== Task goal ==
Reproduce word for word the lines between those holding "count shrank 0.78%" and "- Most frequent cells", inclusive, and nothing else from the data below.

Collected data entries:
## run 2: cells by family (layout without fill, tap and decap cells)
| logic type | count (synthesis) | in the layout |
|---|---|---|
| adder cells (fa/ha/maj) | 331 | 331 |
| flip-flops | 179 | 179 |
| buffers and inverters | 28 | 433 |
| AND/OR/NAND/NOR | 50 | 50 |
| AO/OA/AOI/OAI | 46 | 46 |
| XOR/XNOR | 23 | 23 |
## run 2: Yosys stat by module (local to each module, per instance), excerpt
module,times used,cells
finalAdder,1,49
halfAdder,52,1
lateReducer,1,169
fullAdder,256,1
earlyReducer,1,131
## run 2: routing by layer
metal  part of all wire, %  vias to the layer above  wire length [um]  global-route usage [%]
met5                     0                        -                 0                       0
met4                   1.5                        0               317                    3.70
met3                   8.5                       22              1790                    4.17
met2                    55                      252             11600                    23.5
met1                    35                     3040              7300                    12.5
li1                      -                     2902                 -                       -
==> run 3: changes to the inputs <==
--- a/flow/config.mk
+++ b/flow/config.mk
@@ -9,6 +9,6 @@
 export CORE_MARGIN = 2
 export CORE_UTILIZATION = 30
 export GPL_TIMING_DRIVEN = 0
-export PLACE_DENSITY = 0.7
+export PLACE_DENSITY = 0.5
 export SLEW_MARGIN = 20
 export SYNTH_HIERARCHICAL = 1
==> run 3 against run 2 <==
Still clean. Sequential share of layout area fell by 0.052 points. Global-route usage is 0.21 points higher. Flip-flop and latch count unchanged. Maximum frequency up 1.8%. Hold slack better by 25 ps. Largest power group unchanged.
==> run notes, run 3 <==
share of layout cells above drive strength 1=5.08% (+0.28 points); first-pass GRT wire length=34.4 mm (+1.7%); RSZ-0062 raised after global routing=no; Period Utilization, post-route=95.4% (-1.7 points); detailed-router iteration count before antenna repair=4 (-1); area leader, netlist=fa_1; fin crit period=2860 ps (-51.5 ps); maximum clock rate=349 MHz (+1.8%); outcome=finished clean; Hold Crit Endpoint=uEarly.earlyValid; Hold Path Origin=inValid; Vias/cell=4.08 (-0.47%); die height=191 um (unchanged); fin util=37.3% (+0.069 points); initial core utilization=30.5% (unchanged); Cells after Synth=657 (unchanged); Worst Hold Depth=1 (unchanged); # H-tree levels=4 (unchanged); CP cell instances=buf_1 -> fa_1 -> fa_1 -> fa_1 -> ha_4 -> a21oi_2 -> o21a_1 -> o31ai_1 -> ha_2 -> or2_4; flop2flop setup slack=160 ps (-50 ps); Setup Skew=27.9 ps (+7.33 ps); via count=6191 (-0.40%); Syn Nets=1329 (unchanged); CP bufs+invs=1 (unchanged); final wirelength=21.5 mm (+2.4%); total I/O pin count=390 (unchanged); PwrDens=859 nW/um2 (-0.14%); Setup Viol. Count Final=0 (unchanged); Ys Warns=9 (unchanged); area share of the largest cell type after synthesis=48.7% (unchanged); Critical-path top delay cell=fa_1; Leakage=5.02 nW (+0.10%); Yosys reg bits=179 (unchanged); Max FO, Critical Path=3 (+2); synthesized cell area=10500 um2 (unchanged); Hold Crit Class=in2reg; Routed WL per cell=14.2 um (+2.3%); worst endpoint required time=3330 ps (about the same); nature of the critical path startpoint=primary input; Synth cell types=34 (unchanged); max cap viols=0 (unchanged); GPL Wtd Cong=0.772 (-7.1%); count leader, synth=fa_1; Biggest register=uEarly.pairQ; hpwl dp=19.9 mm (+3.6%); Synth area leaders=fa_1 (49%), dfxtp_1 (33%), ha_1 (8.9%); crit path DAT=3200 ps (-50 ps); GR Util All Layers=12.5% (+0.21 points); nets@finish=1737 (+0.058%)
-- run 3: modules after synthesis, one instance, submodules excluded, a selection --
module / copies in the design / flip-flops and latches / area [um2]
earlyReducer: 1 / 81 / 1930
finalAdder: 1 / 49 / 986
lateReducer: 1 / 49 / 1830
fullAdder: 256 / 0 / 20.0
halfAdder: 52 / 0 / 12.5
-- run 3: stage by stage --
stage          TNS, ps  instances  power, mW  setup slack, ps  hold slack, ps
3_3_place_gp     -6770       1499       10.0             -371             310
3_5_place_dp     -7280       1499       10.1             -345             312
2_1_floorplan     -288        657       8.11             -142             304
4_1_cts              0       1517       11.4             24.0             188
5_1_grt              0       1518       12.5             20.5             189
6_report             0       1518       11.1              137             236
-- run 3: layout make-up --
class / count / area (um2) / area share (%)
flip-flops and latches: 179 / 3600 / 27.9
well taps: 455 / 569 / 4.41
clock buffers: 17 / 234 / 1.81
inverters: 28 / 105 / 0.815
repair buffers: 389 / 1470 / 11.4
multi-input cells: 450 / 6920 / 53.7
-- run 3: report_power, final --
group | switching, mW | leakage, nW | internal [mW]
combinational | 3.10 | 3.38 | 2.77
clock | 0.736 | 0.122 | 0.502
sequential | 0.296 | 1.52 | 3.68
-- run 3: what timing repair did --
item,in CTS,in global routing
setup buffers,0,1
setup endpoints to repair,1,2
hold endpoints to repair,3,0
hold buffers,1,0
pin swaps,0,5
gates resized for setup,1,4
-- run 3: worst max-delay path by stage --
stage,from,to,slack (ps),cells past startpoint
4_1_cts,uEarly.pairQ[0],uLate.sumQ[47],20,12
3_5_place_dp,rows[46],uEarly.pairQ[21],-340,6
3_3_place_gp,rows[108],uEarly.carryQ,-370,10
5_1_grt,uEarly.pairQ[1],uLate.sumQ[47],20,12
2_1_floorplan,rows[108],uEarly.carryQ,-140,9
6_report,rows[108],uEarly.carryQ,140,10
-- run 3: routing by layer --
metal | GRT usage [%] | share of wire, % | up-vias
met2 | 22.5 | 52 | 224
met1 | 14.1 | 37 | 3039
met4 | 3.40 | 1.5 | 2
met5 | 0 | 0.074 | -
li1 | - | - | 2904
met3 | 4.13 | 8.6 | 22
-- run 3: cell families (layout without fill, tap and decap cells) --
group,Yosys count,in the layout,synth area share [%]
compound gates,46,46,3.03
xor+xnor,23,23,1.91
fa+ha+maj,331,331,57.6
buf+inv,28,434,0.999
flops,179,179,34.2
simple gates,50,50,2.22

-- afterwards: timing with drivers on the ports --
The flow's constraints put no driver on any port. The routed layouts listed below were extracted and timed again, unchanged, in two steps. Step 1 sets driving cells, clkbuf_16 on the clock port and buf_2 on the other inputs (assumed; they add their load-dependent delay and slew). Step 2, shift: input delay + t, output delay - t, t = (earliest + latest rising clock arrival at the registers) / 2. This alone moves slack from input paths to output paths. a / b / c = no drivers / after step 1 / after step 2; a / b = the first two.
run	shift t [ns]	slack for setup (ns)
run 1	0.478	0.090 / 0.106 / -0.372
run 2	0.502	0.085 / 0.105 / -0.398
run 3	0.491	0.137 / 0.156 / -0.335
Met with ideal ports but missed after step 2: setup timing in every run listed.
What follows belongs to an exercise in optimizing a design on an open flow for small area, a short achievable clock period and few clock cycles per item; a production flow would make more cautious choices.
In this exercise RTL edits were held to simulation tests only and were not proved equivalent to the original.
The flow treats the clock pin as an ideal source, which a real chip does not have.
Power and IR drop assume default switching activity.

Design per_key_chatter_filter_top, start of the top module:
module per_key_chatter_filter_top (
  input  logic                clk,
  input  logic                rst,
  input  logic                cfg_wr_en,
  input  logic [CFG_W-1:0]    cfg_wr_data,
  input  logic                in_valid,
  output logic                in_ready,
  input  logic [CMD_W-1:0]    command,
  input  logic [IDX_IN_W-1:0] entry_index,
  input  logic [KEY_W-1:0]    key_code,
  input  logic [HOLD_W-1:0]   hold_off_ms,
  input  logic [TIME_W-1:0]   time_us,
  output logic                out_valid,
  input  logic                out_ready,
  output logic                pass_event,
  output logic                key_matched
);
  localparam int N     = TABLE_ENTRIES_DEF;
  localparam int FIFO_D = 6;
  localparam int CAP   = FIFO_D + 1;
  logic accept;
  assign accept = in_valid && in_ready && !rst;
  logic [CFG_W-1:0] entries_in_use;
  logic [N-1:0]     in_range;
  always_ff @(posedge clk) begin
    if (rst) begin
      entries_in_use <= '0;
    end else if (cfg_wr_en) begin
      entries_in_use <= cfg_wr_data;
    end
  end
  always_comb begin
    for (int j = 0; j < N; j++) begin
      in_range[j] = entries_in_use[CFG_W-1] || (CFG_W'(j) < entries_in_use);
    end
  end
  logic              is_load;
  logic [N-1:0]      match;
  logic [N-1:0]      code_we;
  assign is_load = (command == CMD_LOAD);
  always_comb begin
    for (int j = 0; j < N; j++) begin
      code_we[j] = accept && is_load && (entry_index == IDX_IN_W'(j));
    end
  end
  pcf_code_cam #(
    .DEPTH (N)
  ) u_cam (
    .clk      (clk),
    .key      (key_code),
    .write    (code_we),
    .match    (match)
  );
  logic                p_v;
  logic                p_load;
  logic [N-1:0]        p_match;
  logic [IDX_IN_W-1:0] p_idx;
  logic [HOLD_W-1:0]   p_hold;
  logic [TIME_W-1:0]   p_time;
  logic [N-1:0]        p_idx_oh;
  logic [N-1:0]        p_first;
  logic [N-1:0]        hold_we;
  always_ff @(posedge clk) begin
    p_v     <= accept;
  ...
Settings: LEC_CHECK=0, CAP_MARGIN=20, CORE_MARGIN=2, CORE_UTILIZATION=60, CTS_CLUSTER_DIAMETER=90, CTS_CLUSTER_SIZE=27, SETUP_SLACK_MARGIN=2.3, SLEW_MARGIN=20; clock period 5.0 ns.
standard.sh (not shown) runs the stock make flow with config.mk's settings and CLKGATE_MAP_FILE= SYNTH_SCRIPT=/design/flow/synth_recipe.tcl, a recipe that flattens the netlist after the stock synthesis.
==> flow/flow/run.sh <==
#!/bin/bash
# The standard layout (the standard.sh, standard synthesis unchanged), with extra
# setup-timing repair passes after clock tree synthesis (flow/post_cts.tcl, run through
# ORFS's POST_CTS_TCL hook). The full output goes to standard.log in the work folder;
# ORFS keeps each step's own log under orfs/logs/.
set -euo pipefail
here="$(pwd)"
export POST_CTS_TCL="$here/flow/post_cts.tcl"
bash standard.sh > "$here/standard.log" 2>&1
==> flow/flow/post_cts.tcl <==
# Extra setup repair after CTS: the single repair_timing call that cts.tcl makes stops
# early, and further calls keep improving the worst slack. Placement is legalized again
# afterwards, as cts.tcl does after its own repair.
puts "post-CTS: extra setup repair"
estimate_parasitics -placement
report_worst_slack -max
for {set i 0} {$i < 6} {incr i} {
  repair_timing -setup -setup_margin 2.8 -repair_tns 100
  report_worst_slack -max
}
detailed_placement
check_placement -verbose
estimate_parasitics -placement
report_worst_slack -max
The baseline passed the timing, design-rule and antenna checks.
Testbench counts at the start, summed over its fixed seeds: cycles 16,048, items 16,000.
* * *
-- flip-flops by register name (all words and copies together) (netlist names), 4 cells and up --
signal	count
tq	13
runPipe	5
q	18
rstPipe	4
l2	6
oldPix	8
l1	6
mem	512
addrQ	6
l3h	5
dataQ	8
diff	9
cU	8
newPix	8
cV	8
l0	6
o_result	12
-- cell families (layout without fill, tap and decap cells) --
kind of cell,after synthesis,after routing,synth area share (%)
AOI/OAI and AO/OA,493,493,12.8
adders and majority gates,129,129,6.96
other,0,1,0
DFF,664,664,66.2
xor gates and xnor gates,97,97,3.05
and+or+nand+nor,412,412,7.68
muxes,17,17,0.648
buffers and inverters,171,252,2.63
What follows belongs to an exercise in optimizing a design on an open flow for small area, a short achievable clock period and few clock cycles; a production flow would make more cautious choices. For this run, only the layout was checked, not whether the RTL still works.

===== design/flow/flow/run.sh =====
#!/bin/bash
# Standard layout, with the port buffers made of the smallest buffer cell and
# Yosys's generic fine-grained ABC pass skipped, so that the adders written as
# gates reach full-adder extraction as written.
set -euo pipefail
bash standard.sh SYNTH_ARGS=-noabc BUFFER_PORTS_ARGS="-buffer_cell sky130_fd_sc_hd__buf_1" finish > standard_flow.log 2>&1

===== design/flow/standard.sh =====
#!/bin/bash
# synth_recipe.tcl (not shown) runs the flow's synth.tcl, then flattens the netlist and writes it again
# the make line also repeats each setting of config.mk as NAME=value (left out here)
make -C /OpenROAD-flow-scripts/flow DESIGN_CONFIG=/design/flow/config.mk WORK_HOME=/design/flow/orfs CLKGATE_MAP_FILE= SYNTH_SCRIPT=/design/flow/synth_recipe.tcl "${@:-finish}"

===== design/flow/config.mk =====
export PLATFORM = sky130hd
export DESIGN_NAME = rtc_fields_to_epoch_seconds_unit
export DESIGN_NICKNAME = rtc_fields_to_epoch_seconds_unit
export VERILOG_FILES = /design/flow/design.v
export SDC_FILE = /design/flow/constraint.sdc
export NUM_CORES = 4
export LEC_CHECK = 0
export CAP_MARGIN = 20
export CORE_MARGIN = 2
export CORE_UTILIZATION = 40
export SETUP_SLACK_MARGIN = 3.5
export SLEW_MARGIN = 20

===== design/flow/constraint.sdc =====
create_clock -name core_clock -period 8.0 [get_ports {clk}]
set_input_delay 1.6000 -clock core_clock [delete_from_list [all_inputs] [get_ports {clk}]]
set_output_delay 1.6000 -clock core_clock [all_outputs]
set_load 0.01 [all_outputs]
--
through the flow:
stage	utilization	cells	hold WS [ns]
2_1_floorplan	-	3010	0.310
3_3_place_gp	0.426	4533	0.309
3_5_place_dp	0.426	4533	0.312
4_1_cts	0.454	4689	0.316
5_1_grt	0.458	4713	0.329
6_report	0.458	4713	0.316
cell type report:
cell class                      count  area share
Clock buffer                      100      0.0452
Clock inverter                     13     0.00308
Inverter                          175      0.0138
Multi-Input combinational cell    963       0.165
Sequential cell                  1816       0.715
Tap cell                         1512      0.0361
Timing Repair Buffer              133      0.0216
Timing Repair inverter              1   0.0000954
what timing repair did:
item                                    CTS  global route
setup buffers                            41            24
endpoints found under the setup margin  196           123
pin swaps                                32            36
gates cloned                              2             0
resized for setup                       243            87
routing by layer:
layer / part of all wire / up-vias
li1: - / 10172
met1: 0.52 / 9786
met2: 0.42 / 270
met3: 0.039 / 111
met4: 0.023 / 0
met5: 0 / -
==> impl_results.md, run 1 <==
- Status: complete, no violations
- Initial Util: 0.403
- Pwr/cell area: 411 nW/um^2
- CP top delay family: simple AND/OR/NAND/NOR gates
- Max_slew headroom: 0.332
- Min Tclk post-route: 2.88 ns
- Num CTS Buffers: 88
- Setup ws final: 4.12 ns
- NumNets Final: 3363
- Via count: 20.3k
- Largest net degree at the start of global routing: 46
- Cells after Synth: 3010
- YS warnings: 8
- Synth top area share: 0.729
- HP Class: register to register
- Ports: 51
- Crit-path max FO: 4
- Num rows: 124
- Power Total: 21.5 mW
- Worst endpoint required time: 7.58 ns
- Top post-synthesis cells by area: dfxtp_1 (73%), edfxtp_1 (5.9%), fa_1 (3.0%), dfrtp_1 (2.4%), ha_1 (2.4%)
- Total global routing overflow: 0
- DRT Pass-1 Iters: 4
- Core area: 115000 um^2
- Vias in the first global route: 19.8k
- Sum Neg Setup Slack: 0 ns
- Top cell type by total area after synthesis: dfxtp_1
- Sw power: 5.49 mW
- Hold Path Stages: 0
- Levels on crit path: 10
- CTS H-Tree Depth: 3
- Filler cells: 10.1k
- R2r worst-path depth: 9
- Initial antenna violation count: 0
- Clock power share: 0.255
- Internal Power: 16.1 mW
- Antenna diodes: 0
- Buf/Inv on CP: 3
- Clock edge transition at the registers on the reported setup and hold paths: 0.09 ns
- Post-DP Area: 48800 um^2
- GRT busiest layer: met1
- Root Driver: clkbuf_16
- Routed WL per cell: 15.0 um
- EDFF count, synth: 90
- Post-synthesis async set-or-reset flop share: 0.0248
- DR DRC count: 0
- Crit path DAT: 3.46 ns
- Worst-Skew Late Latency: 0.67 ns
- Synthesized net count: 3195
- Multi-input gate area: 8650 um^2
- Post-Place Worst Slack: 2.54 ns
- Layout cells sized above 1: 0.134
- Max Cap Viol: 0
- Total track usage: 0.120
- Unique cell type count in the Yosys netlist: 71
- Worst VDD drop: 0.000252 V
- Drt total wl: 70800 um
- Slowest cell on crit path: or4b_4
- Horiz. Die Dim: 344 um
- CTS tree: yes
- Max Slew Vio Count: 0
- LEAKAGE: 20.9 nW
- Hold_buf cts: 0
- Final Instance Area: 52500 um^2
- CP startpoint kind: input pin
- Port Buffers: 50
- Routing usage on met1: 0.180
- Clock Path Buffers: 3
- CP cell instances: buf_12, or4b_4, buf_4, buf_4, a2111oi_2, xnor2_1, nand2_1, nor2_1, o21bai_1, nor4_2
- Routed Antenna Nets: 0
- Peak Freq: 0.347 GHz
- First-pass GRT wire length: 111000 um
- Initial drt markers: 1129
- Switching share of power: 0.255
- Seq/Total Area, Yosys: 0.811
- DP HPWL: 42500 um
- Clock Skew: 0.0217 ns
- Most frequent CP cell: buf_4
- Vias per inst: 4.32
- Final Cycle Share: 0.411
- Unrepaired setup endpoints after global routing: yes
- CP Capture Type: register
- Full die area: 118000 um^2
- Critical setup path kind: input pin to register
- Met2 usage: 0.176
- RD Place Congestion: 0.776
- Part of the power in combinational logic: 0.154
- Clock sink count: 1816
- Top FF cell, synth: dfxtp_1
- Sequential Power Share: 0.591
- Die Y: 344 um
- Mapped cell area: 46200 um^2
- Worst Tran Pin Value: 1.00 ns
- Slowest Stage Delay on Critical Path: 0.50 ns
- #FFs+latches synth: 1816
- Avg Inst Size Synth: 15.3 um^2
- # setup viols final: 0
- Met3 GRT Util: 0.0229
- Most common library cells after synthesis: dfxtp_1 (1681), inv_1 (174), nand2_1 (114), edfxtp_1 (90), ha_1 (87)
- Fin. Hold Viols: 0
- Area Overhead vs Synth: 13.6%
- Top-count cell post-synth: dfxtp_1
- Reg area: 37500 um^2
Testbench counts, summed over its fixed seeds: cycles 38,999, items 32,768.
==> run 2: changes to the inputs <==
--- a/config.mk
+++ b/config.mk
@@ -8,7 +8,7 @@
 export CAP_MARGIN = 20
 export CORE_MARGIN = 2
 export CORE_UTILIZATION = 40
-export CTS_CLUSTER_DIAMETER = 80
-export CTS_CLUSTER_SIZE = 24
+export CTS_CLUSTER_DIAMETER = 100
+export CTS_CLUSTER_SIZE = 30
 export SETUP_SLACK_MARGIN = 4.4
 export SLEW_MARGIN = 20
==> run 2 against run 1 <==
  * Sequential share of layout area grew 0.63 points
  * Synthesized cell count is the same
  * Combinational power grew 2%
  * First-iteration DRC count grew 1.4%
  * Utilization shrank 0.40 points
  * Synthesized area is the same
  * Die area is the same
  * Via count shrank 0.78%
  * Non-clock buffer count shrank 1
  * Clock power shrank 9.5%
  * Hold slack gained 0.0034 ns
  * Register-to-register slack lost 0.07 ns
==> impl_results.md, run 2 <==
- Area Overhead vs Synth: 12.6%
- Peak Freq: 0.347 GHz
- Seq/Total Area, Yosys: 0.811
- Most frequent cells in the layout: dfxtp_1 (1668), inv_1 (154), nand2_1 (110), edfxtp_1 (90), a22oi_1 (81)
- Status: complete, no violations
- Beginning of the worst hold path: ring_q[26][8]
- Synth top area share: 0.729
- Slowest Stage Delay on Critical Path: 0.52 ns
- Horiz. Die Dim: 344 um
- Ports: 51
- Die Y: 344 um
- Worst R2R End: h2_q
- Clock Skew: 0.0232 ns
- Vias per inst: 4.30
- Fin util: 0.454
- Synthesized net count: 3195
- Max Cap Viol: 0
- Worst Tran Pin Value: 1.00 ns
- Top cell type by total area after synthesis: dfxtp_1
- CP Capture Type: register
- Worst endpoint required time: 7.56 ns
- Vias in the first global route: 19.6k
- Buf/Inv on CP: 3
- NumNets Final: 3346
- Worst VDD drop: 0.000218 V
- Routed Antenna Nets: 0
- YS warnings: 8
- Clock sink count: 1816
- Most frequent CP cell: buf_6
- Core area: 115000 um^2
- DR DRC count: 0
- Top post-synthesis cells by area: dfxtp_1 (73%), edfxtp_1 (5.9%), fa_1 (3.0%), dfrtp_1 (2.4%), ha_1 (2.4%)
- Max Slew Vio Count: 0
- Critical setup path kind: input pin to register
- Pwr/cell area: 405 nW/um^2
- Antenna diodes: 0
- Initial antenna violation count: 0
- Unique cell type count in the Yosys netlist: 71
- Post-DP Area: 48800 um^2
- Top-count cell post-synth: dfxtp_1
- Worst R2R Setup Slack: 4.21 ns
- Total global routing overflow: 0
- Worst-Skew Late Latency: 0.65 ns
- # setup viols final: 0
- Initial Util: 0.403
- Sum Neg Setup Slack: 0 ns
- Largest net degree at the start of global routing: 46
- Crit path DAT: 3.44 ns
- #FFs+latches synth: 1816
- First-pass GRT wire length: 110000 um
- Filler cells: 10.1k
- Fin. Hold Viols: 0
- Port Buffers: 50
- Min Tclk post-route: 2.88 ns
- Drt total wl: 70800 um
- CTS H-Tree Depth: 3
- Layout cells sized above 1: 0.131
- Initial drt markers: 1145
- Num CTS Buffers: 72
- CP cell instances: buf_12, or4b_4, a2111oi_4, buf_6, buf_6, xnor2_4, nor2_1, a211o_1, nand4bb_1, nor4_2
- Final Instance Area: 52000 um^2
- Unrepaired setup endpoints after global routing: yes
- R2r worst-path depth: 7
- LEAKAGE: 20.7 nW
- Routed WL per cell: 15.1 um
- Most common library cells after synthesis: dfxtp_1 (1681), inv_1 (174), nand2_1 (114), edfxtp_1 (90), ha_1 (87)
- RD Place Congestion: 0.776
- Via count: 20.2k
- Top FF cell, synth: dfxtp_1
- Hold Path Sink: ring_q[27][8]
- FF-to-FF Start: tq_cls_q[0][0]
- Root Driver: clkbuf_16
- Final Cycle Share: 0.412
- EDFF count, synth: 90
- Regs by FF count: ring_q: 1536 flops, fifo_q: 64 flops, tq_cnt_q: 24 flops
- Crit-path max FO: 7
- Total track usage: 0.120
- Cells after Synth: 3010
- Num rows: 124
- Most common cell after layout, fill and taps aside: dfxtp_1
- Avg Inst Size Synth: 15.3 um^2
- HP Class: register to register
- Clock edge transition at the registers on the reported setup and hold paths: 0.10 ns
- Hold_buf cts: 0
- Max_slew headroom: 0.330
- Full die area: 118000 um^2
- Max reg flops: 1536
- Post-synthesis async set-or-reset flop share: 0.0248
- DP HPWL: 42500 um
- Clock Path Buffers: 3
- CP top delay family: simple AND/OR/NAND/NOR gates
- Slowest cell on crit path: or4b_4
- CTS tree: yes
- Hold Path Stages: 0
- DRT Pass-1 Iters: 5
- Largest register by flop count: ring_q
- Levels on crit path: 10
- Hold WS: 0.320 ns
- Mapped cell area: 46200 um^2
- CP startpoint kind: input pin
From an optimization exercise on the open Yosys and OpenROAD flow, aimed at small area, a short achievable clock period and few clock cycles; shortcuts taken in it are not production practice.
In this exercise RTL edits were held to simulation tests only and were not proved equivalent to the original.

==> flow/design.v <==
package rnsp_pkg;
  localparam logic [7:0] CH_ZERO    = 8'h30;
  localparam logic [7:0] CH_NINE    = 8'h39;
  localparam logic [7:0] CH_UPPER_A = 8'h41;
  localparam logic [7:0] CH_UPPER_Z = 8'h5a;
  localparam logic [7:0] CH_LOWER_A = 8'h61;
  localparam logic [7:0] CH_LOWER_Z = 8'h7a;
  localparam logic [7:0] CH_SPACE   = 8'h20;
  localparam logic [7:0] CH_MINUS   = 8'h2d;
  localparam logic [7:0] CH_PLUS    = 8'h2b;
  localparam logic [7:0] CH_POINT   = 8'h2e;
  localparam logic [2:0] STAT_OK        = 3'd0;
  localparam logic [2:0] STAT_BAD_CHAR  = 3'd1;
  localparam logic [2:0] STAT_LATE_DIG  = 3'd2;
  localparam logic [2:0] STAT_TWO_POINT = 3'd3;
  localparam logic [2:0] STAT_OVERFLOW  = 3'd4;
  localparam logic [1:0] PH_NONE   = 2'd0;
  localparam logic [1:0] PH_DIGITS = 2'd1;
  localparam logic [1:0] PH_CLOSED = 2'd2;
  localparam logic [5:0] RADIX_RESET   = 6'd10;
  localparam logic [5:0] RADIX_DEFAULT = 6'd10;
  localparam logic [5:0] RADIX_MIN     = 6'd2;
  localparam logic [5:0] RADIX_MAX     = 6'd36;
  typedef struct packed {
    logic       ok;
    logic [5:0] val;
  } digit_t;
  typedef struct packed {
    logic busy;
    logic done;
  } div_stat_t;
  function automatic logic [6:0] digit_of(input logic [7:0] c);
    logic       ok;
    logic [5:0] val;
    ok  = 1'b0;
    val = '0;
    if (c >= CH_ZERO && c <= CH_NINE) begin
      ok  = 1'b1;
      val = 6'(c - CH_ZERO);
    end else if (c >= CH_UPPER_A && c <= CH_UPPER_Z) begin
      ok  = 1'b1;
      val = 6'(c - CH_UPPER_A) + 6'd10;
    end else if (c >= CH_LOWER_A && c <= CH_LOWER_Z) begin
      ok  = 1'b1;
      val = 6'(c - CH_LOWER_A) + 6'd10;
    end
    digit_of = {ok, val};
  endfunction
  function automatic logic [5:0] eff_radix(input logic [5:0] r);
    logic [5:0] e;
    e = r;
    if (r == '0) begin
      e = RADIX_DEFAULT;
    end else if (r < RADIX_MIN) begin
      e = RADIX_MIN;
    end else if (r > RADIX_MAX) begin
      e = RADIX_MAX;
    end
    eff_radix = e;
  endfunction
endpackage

== Exercise answer ==
  * Via count shrank 0.78%
  * Non-clock buffer count shrank 1
  * Clock power shrank 9.5%
  * Hold slack gained 0.0034 ns
  * Register-to-register slack lost 0.07 ns
==> impl_results.md, run 2 <==
- Area Overhead vs Synth: 12.6%
- Peak Freq: 0.347 GHz
- Seq/Total Area, Yosys: 0.811
- Most frequent cells in the layout: dfxtp_1 (1668), inv_1 (154), nand2_1 (110), edfxtp_1 (90), a22oi_1 (81)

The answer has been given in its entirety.